07 不思議な日記帳
それから数日後、お母様に絵本を読んでいただいているときにお父様がお部屋にやってきた。
「来月の王宮でのお茶会はどうしようか?」
「そうねぇ」
お母様は読むのを止めて私をちらりと見遣った。
「……私は欠席したいです」
「でも、多くの貴族の子弟が集まる機会なのよ? 出会わないと恋愛結婚もできないじゃない?」
お母様の言うことは正しいのだけどそれをするとまたハロルド様の婚約者になってしまうことになるかもしれない。そうするとあの地獄が待っている。
私は嫌だと首を横に振った。お父様が優しく私の頭を撫でてくれた。
「まあ。リアも嫌がっているみたいだし。ハロルド殿下もお小さいし、まだ急ぐこともないだろう」
「そうね。欠席のお返事をしておきましょうか」
こうして以前にハロルド様と出会ったとされるお茶会もスルーすることができた。
そして、穏やかに日々が過ぎていく。こんなに平和でいいのだろうかと罪悪感が生まれるほどだった。
今日の予定は特にすることはなくお庭のお散歩を勧められた。
明るい日差しの中、お母様が好きな花々が咲き誇る庭を散策する。
こうしているとあのハロルド様やミランダとのやり取りの方が夢だったような気がしてきた。
公爵家の庭に咲いている美しい花々を見ていると少し気持ちに余裕も生まれてきた。
――人生が終わるときに見るという夢なのかもしれないけれど今はこれが現実よね。
私は散歩を終えて部屋に戻ると日記を開いた。
先日の五歳の誕生日にお母様が贈ってくれたものだ。青い表紙に小さな色石が五個あり星の形に埋め込まれているとても素敵な日記帳だった。
今思い出したけれどあれは王宮のどこに行ってしまったのだろう。王宮に持っていったはずだけどいつの間にか無くなっていた。
私は真っ白い最初のページを開く。それだけで何だかわくわくした。真新しい紙の匂いがする記念すべき一頁目に私はこう記した。

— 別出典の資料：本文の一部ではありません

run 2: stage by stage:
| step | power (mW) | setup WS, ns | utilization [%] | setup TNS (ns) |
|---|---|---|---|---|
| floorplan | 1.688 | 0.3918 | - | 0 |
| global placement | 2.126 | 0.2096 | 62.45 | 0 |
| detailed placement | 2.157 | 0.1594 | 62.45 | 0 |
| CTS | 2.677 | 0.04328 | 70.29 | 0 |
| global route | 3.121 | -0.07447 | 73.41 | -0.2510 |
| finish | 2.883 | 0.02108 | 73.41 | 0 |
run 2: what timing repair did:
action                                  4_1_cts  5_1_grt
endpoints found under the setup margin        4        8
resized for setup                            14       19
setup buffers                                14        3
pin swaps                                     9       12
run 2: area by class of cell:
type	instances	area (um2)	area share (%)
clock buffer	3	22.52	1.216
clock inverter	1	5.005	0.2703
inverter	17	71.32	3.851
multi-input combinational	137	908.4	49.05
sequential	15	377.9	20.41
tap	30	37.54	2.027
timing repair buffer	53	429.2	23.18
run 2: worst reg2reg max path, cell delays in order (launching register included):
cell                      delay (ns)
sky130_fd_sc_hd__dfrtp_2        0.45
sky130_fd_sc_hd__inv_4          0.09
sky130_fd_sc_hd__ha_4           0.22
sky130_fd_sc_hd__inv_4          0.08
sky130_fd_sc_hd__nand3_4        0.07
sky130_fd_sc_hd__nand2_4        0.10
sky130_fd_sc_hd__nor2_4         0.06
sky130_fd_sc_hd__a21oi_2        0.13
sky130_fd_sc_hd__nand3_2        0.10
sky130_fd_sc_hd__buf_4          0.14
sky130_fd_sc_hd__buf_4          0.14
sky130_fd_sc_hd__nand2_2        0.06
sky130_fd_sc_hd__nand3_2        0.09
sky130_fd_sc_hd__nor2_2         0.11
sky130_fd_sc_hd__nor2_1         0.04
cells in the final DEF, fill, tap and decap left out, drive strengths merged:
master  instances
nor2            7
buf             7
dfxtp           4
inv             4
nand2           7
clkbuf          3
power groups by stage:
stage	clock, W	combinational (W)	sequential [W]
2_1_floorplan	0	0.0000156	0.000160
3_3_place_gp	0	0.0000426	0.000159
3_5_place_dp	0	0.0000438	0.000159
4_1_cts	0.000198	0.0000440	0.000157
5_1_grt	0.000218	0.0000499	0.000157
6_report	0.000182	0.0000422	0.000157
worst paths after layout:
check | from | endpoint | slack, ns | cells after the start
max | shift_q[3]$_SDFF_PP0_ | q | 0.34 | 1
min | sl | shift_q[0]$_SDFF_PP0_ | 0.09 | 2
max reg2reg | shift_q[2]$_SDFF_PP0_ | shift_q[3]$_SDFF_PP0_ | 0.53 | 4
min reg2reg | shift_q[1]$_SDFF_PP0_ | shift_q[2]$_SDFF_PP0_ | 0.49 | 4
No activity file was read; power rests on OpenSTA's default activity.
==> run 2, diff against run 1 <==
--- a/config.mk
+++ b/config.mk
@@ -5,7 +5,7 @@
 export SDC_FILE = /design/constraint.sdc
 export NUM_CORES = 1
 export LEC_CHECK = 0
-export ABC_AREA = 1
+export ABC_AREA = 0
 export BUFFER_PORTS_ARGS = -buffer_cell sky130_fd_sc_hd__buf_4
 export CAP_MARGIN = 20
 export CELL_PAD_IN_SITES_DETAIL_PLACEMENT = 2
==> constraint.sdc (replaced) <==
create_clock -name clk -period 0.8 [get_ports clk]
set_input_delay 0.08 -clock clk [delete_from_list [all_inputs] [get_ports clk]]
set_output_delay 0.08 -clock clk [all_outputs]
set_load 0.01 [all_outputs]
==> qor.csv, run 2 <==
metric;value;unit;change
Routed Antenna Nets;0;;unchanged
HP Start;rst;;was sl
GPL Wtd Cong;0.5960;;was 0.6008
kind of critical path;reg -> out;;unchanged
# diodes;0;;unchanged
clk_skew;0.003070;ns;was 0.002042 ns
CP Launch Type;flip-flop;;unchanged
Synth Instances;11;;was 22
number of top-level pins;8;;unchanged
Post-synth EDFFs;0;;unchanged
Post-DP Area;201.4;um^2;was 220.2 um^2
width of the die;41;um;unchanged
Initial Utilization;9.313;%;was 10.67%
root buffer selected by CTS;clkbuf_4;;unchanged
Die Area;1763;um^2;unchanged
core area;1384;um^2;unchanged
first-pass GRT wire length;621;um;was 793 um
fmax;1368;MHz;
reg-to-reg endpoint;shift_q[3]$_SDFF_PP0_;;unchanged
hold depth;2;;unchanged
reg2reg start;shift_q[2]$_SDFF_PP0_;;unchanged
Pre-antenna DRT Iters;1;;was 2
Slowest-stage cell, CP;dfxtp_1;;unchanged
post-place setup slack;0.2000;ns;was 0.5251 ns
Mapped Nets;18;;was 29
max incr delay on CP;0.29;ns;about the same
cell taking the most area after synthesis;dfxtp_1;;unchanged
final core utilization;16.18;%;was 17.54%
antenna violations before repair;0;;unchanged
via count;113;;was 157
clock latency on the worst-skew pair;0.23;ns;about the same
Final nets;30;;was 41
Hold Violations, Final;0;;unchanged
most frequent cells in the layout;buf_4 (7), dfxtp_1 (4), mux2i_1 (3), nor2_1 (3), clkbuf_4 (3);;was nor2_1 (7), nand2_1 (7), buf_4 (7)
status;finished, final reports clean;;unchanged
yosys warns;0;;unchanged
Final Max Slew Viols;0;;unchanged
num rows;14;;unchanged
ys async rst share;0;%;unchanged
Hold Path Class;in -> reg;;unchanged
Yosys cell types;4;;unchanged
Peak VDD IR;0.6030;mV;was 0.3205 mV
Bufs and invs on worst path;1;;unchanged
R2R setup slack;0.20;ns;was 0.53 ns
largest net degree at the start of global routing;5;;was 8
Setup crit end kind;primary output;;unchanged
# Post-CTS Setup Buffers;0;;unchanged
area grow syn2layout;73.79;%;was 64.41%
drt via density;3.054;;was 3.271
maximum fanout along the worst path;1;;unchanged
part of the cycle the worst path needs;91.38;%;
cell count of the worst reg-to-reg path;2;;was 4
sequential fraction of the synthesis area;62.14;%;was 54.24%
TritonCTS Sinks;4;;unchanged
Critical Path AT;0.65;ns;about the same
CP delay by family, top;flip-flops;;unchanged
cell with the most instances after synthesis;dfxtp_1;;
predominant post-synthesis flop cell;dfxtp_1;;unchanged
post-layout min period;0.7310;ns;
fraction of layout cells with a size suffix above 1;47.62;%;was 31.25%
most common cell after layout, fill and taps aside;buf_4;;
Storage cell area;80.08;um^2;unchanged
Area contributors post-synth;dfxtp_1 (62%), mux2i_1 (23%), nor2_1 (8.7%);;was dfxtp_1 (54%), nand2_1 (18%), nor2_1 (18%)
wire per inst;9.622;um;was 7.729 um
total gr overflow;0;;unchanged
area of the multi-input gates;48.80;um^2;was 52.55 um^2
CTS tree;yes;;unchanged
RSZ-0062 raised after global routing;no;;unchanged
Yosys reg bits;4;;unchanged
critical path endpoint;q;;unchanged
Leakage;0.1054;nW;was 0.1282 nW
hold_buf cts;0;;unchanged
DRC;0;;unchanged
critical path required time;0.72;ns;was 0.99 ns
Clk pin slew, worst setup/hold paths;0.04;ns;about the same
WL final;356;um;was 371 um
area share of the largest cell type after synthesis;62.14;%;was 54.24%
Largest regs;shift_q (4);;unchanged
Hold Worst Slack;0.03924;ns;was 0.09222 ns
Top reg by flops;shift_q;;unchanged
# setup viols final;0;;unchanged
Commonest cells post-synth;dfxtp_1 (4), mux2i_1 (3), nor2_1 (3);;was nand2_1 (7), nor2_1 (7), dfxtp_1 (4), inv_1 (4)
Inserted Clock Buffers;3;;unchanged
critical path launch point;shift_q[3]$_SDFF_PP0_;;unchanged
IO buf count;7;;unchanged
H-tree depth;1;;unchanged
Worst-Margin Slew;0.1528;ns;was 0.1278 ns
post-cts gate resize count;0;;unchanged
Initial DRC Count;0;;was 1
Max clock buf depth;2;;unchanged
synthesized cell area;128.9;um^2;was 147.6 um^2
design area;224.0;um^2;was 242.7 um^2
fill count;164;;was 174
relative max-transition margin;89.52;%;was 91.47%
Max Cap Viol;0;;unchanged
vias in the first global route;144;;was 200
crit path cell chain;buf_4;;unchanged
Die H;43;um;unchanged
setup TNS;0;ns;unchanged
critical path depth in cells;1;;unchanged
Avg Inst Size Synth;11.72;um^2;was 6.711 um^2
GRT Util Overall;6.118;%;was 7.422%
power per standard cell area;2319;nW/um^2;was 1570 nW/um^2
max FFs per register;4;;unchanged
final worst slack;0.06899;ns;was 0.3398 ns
--- src/rtl/spi_reg_slave.sv ---
// spi_reg_slave: SPI (mode 0) slave in front of a small register bank.
//   The first word of a frame is a command: MSB=1 read, MSB=0 write; the low
//   p_ADDR_W bits give the start address. Each later word writes or reads
//   register[addr]. The address post-increments and wraps.
// Ports:
//   i_clk, i_rst               system clock, synchronous active-high reset
//   i_sclk, i_mosi, i_ss       SPI bus from master (asynchronous, ss active-low)
//   o_miso                     serial data to master (0 unless in a read frame)
//   o_wr_stb/o_wr_addr/o_wr_data  one-cycle notification of each register write
//   i_rd_addr / o_rd_data      combinational local read port
//   o_busy                     frame in progress (FSM not idle)
module spi_reg_slave #(
  parameter int p_WORD_LEN = 8,
  parameter int p_ADDR_W   = 4
) (
  input  logic                  i_clk,
  input  logic                  i_rst,
  input  logic                  i_sclk,
  input  logic                  i_mosi,
  input  logic                  i_ss,
  output logic                  o_miso,
  output logic                  o_wr_stb,
  output logic [p_ADDR_W-1:0]   o_wr_addr,
  output logic [p_WORD_LEN-1:0] o_wr_data,
  input  logic [p_ADDR_W-1:0]   i_rd_addr,
  output logic [p_WORD_LEN-1:0] o_rd_data,
  output logic                  o_busy
);

  localparam int DEPTH  = 1 << p_ADDR_W;
  localparam int CNT_W  = (p_WORD_LEN > 1) ? $clog2(p_WORD_LEN) : 1;
  localparam int STAGES = 2;

  localparam logic [CNT_W-1:0]    LAST_BIT = CNT_W'(p_WORD_LEN - 1);
  localparam logic [CNT_W-1:0]    CNT_ONE  = CNT_W'(1);
  localparam logic [p_ADDR_W-1:0] ADDR_ONE = p_ADDR_W'(1);

  localparam logic [1:0] IDLE  = 2'd0;
  localparam logic [1:0] CMD   = 2'd1;
  localparam logic [1:0] WDATA = 2'd2;
  localparam logic [1:0] RDATA = 2'd3;

  // [0],[1] form the synchronizer; [2] is the previous synchronized sample
  logic [STAGES:0]   sclk_q, ss_q;
  logic [1:0]        mosi_q;
  // Marks how many synchronizer stages hold real pin samples since reset.
  // Edges are ignored until [STAGES] is set, so a frame that was already
  // running when reset hit cannot look like a fresh ss fall.
  logic [STAGES:0]   vld_pipe;

  logic [1:0]                      state;
  logic [CNT_W-1:0]                bit_cnt;
  logic [p_WORD_LEN-1:0]           rx_shift, tx_shift, rx_word;
  logic [p_ADDR_W-1:0]             addr;
  logic                            load_pend;
  logic [DEPTH-1:0][p_WORD_LEN-1:0] regs;

  logic sync_ok, sclk_rise, sclk_fall, ss_fall, ss_high, word_done;

  always_ff @(posedge i_clk) begin
    if (i_rst) begin
      sclk_q   <= '0;
      ss_q     <= '1;
      mosi_q   <= '0;
      vld_pipe <= '0;
    end else begin
      sclk_q   <= {sclk_q[STAGES-1:0], i_sclk};
      ss_q     <= {ss_q[STAGES-1:0], i_ss};
      mosi_q   <= {mosi_q[0], i_mosi};
      vld_pipe <= {vld_pipe[STAGES-1:0], 1'b1};
    end
  end

  assign sync_ok   = vld_pipe[STAGES];
  assign sclk_rise = sync_ok &  sclk_q[1] & ~sclk_q[2];
  assign sclk_fall = sync_ok & ~sclk_q[1] &  sclk_q[2];
  assign ss_fall   = sync_ok & ~ss_q[1]   &  ss_q[2];
  assign ss_high   = ss_q[1];
  assign rx_word   = {rx_shift[p_WORD_LEN-2:0], mosi_q[1]};
  assign word_done = sclk_rise & (bit_cnt == LAST_BIT) & (state != IDLE);

  always_ff @(posedge i_clk) begin
    if (i_rst) begin
      state     <= IDLE;
      bit_cnt   <= '0;
      rx_shift  <= '0;
      tx_shift  <= '0;
      addr      <= '0;
      load_pend <= 1'b0;
      regs      <= '0;
      o_wr_stb  <= 1'b0;
      o_wr_addr <= '0;
      o_wr_data <= '0;
    end else begin
      o_wr_stb <= 1'b0;
      if (ss_high) begin
        // frame ended or aborted: any partial word is dropped
        state     <= IDLE;
        bit_cnt   <= '0;
        rx_shift  <= '0;
        tx_shift  <= '0;
        load_pend <= 1'b0;
      end else if (state == IDLE) begin
        if (ss_fall) begin
          state    <= CMD;
          bit_cnt  <= '0;
          rx_shift <= '0;
        end
      end else begin
        if (sclk_rise) begin
          rx_shift <= rx_word;
          bit_cnt  <= (bit_cnt == LAST_BIT) ? '0 : bit_cnt + CNT_ONE;
        end
        if (word_done) begin
          case (state)
            CMD: begin
              addr <= rx_word[p_ADDR_W-1:0];
              if (rx_word[p_WORD_LEN-1]) begin
                state     <= RDATA;
                load_pend <= 1'b1;
              end else begin
                state <= WDATA;
              end
            end
            WDATA: begin
              regs[addr] <= rx_word;
              o_wr_stb   <= 1'b1;
              o_wr_addr  <= addr;
              o_wr_data  <= rx_word;
              addr       <= addr + ADDR_ONE;
            end
            default: load_pend <= 1'b1;
          endcase
        end
        // The fall that closes a word loads the next read word so its MSB is
        // on MISO before the master's next rise; other falls just shift.
        if ((state == RDATA) && sclk_fall) begin
          if (load_pend) begin
            tx_shift  <= regs[addr];
            addr      <= addr + ADDR_ONE;
            load_pend <= 1'b0;
          end else begin
            tx_shift <= {tx_shift[p_WORD_LEN-2:0], 1'b0};
          end
        end
      end
    end
  end

  assign o_miso    = (state == RDATA) & tx_shift[p_WORD_LEN-1];
  assign o_busy    = (state != IDLE);
  assign o_rd_data = regs[i_rd_addr];

endmodule

--- config.mk ---
export PLATFORM = sky130hd
export DESIGN_NAME = spi_reg_slave
export DESIGN_NICKNAME = d
export VERILOG_FILES = /design/src/rtl/spi_reg_slave.sv
export SDC_FILE = /design/constraint.sdc
export NUM_CORES = 1
export LEC_CHECK = 0
export CAP_MARGIN = 20
export CORE_AREA = 2 2 146 148
export CTS_BUF_LIST = sky130_fd_sc_hd__clkbuf_4 sky130_fd_sc_hd__clkbuf_8 sky130_fd_sc_hd__clkbuf_16
export DETAILED_ROUTE_END_ITERATION = 16
export DIE_AREA = 0 0 148 150
export GPL_ROUTABILITY_DRIVEN = 0
export GPL_TIMING_DRIVEN = 0
export SLEW_MARGIN = 5
export SYNTH_ARGS = -nofsm -noshare
export SYNTH_HDL_FRONTEND = slang
export SYNTH_SLANG_ARGS = --single-unit
--- constraint.sdc ---
create_clock -name i_clk -period 4.8 [get_ports i_clk]
set_input_delay 1.2 -clock i_clk [delete_from_list [all_inputs] [get_ports i_clk]]
set_output_delay 1.2 -clock i_clk [all_outputs]
set_load 0.005 [all_outputs]
Word level (Yosys, flattened, before mapping)
Cells that the tools add are included.

operators by class
  add/subtract/negate cells = 2
  order comparisons = 3
  eq/ne operators = 5
  muxes and demuxes = 31
  bitwise logic cells = 14
  reduce and logical (&&, ||, !) cells = 14

operators with widths
  kind                 count
  $bwmux 128           1
  $bmux 8 s4           2
  $demux 8 s4          1
  $mux 8               4
  $mux 7               3
  $mux 3               4
  $mux 4               3
  $lt 4x5->1 const B   2
  $and 1x1->1          9
  $mux 2               4
  $pmux 4 s2           1
  $reduce_bool 2->1    4
  $mux 1               7
  $reduce_and 2->1     3
  $not 1->1            5
  $add 4x1->4 const B  1
  $eq 2x2->1 const B   2
  $ge 4x1->1 const B   1
  $reduce_and 4->1     1
  $reduce_or 4->1      1
  $add 3x1->3 const B  1
  $eq 3x3->1 const B   1
  $reduce_and 3->1     1
  $eq 2x1->1 const B   1
  5 further kinds      6

word-level totals
  bits in registers = 177
  output and inout port bits = 23
  logic and storage cells = 99

Longest topological paths before layout
  depth in word-level cells = 7
  gate-level depth with buffers = 9

Least setup slack after synthesis
No wires, ideal clock.

  path type = input port to output port
  start point = input port i_rd_addr[0]
  end point = output port o_rd_data[2]
  arrival time = 2446 ps
  data required time = 3600 ps
  slack = 1154 ps
  stages on the path = 4
  buffers on the path = 2
  cells stage by stage = buf_6 > buf_8 > mux4_1 > mux4_2

between the ends
  longest elaborated chain between the ends = 2

ends and longest elaborated chain
  element                       RTL line  text
  start, declared               25        input logic [p_ADDR_W-1:0] i_rd_addr,
  $bmux 8 s4                    152       assign o_rd_data = regs[i_rd_addr];
  $mux 8 (implied by the code)  152
  end, declared                 26        output logic [p_WORD_LEN-1:0] o_rd_data,

Every way passes these cells. The select of a mux whose other input is x is not followed.

Final worst setup path
  start point = input port i_rd_addr[1]
  end point = output port o_rd_data[1]

The elaborated chain is that of the path after synthesis.

==> metrics.txt <==
count of cell types in the netlist 48; total CTS buffers 17; I/O Buffers 27; Power Dens Cells approximately 290 nW/um^2; Worst slew margin between 30% and 40%; drt via density ~5.8; non-filler cells, final 1,190; CP arrival between 3000 and 4000 ps; global route overflow 0; CTS tree built; Yosys warning count 0; count of state elements after synthesis approximately 180; CP cell instances buf_6 -> buf_6 -> buf_2 -> mux4_2 -> mux4_2 -> clkdlybuf4s50_1; GRT met1 Usage between 30 and 40%; Die Area about 22,000 sq um; antenna violations before repair 1; final setup fails 0; Worst path depth 6; clock slew at reported path FFs around 60 ps; Sum Neg Setup Slack 0 ps; first-pass detailed-route iteration total 5; IO Count 32; post-synth top area share approximately two fifths; R2R cell count 9; cts hold-fix bufs 0; CTS Root Cell clkbuf_16; Worst EP required between 3000 and 4000 ps; first-pass GRT wire length 41.0 mm; worst slew pin tran ~950 ps; DRC 0; final hold vios 0; slack of the critical path around 320 ps; Post-Syn Nets 876; remaining antenna violation count 0; nets 922; top cells by area, synth dfxtp_1 (39%), mux2i_1 (21%), nor2_1 (6.8%), mux4_1 (6.7%), mux4_2 (5.9%); RSZ-0062 raised after global routing false; DR vias 6,878; crit path max fanout 10; Seq/Total Area, Yosys between 30% and 40%; FF+latch area ~3500 sq um; Setup WS pre-CTS about 330 ps; Pins Over Slew Limit 0; GR peak layer met2; row count 53; HP Class reg -> reg; fillers ~2,000; die span in y around 150 um; Synth area leader dfxtp_1; Max-Cap Viols 0; post-synthesis cell count 857; kind of cell adding the most delay to the critical path buffers and inverters; post-cts resize count 0; P_leak about 4.8 nW; Critical Path Source Type input pin; largest net degree at the start of global routing 17; layout cell share with drive strength beyond 1 a little under an eighth; Post-synth EDFFs 0; CORE AREA just over 20,000 sq um; CTS Buffer Depth 2; Crit Path Category in -> out; Synth Area per Inst 10.6 sq um; Cell Area, Synth 9090 sq um; CP peak stage delay 540 ps; H-tree Lvls 4; fraction of registers with async set/reset 0%; post-CTS setup buffer count 0; Routed WL approximately 27 mm; critical path capture point type output pin; Slowest-stage cell, CP mux4_2; HPWL after DPL 18.9 mm; Max IR drop VDD between 0.15 and 0.2 mV; fin crit share 93.4%; Critical path buffers and inverters 4; worst hold slack 427 ps; status complete, no violations; final setup skew about 11 ps; Initial Util approximately 44%; Chip Width between 100 and 150 um; Tot Pwr 2.99 mW; vias in the first global route between 6,000 and 7,000; routing usage on met3 approximately 6.4%; grt met2 use a little under two fifths; Initial DRC Count 573; dpl cells approximately 1,200; routed len/inst approximately 23 um; clk_lat worst skew 440 ps; synth-to-layout area growth 13.4%; # clock sinks between 150 and 200; GRT Resource Usage Total between 20 and 30%; Main synth FF type dfxtp_1; hold path depth 1; area of the multi-input gates approximately 5100 sq um; Diodes inserted 0; Fmax roughly 220 MHz; post-layout min period approximately 4500 ps
stage by stage:
step,util (%),instance area (sq um)
2_1_floorplan,-,9090
3_3_place_gp,46.9,9700
3_5_place_dp,46.9,9700
4_1_cts,49.8,10300
5_1_grt,49.8,10300
6_report,49.8,10300
where the power goes:
| group | switching (mW) | leakage, nW | total, mW | internal, mW |
|---|---|---|---|---|
| registers | 0.00247 | 1.43 | 1.47 | 1.47 |
| logic | 0.0552 | 3.09 | 0.0827 | 0.0275 |
| clock network | 0.615 | 0.294 | 1.43 | 0.817 |
| total | 0.673 | 4.81 | 2.99 | 2.32 |
kinds of logic after synthesis:
kind of cell / count (synthesis) / synth area share (%)
buffers and inverters: 90 / 4.81
adder cells (fa/ha/maj): 10 / 1.38
XOR/XNOR: 2 / 0.193
AND/OR/NAND/NOR: 280 / 16.5
AO/OA/AOI/OAI: 61 / 4.63
multiplexers: 237 / 33.5
flip-flops: 177 / 39.0
worst register-to-register path, stage by stage, from the launching register on:
cell and delay [ps]:
dfxtp_1 580, buf_2 430, buf_2 440, inv_1 120, ha_1 190, and3b_1 170
buf_1 250, nand4_4 330, mux2i_1 230, nor2_1 60
sequential cells by signal, summed over array words and instances (netlist names), 4 cells and up:
name and flops:
tx_shift 8, o_wr_data 8, rx_shift 7, regs 128, addr 4, o_wr_addr 4
cells in the final DEF, fill, tap and decap left out, types with 2 or more instances in the layout:
cell type and count:
mux2i_1 190, dfxtp_1 177, nor2_1 165, clkbuf_1 42
clkdlybuf4s50_1 27, mux4_2 24, nand2_1 24, mux4_1 23
buf_2 22, a22oi_1 19, clkbuf_16 17, nand3_1 14
nand4_4 13, a21oi_1 13, nand4_1 12, nor2b_1 11
inv_1 10, and2_1 10, nor3_1 10, ha_1 10
o221ai_1 7, o21ai_1 7, buf_6 5, buf_1 5
and3b_1 4, clkinv_4 4, buf_4 3, nand4_2 3
a211oi_1 3, or2_2 3, o21ai_0 3, a221oi_1 3
clkbuf_8 3, buf_8 2, and4b_1 2, xnor2_1 2
bufinv_16 2, inv_6 2
worst paths after layout:
check | from | endpoint | slack [ps]
worst min-delay path | ss_q[0]$_SDFF_PP1_ | ss_q[1]$_SDFF_PP1_ | 430
worst min register to register | ss_q[0]$_SDFF_PP1_ | ss_q[1]$_SDFF_PP1_ | 430
worst max register to register | addr[1]$_SDFFE_PP0P_ | regs[42]$_SDFFE_PP0P_ | 1870
worst max-delay path | i_rd_addr[1] | o_rd_data[1] | 320
synthesized netlist by cell type, drive strengths merged, types with 2 or more instances:
cell / n
mux2i: 190
dfxtp: 177
nor2: 166
mux4: 47
clkbuf: 42
buf: 37
nand4: 28
nand2: 24
a22oi: 19
nand3: 14
a21oi: 13
inv: 11
nor2b: 11
and2: 10
ha: 10
nor3: 10
o21ai: 10
o221ai: 7
and3b: 4
or2: 4
a211oi: 3
a221oi: 3
and4b: 2
xnor2: 2
final cells by class:
type	count	area share (%)
multi-input cells	590	49.6
flip-flops and latches	177	34.4
clock buffers	21	4.60
plain buffers	79	3.84
well taps	275	3.34
repair buffers	27	2.62
clock inverters	10	1.21
inverters	11	0.401
metal layers:
metal  part of all wire, %  routed length (um)
met1                    45               12200
met3                   7.0                1910
met4                   3.5                 948
met5                 0.030                   8
met2                    44               12000
(Power assumes the default switching activity.)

これからは自分のために生きよう。そして幸せになりたい――。すると日記が一瞬光り輝いたように見えた。
「何?」
直ぐに光はなくなり部屋も何事も無かった。
「一体今のは……。外の光が反射したのかしら?」
日記の表紙は鍵がかかるところが金属の部分になっているし、埋め込まれた宝石が光を反射したのかもしれない。私は気を取り直して続けた。
幸せになるために、
一、ハロルド様の婚約者の辞退
二、誘拐事件の回避、解決
三、ケイト、お母様、お父様も守る
「よし、こんなとこね」
ぱたんと日記を閉じた。
それとバルコニーから落ちる前の記憶も書いておいた方が良いかもしれない。記憶は薄れていくものだし。
そう思って幾つか覚えていることを書き記していく。
一番目のハロルド様の婚約者になるのはどこでどうなるのか分からないけれど、婚約者に選ばれなければ王宮に行くことがなくなる。
特に七歳の時に王宮に行くのは禁物である。登城途中で誘拐事件が起きるから絶対避けたい。
これが七歳で絶対起きるのか、ハロルド様の婚約者だったからなのか、公爵家絡みのものだったのか、今も分かっていない。あの時の黒幕の首謀者ははっきりしていないのだ。
一応、反王政派による身代金目的の誘拐事件とされて、その時の実行犯の一味は処罰されたらしいと聞かされている。所謂下っ端の蜥蜴の尻尾切りで終わってしまった。
だから、今度は誘拐事件に巻き込まれないようにすることを考えなければ。これから一年、いいえ、二年くらいどこかで療養と称して社交に出ずに過ごせないだろうか。病と偽って籠ることとかできないかな。
私はそんなことを考えつつ日記を閉じて部屋を出た。
考えている内にお昼となり、お仕事に行かれたお父様やお兄様が居なかったが、お母様、お姉様の女三人での楽しい食事を過ごした。
楽しいと時間はあっという間に過ぎてしまうことに今更ながら気がついた。
ハロルド様やミランダといるときは永劫とも思える長い時間だったのに。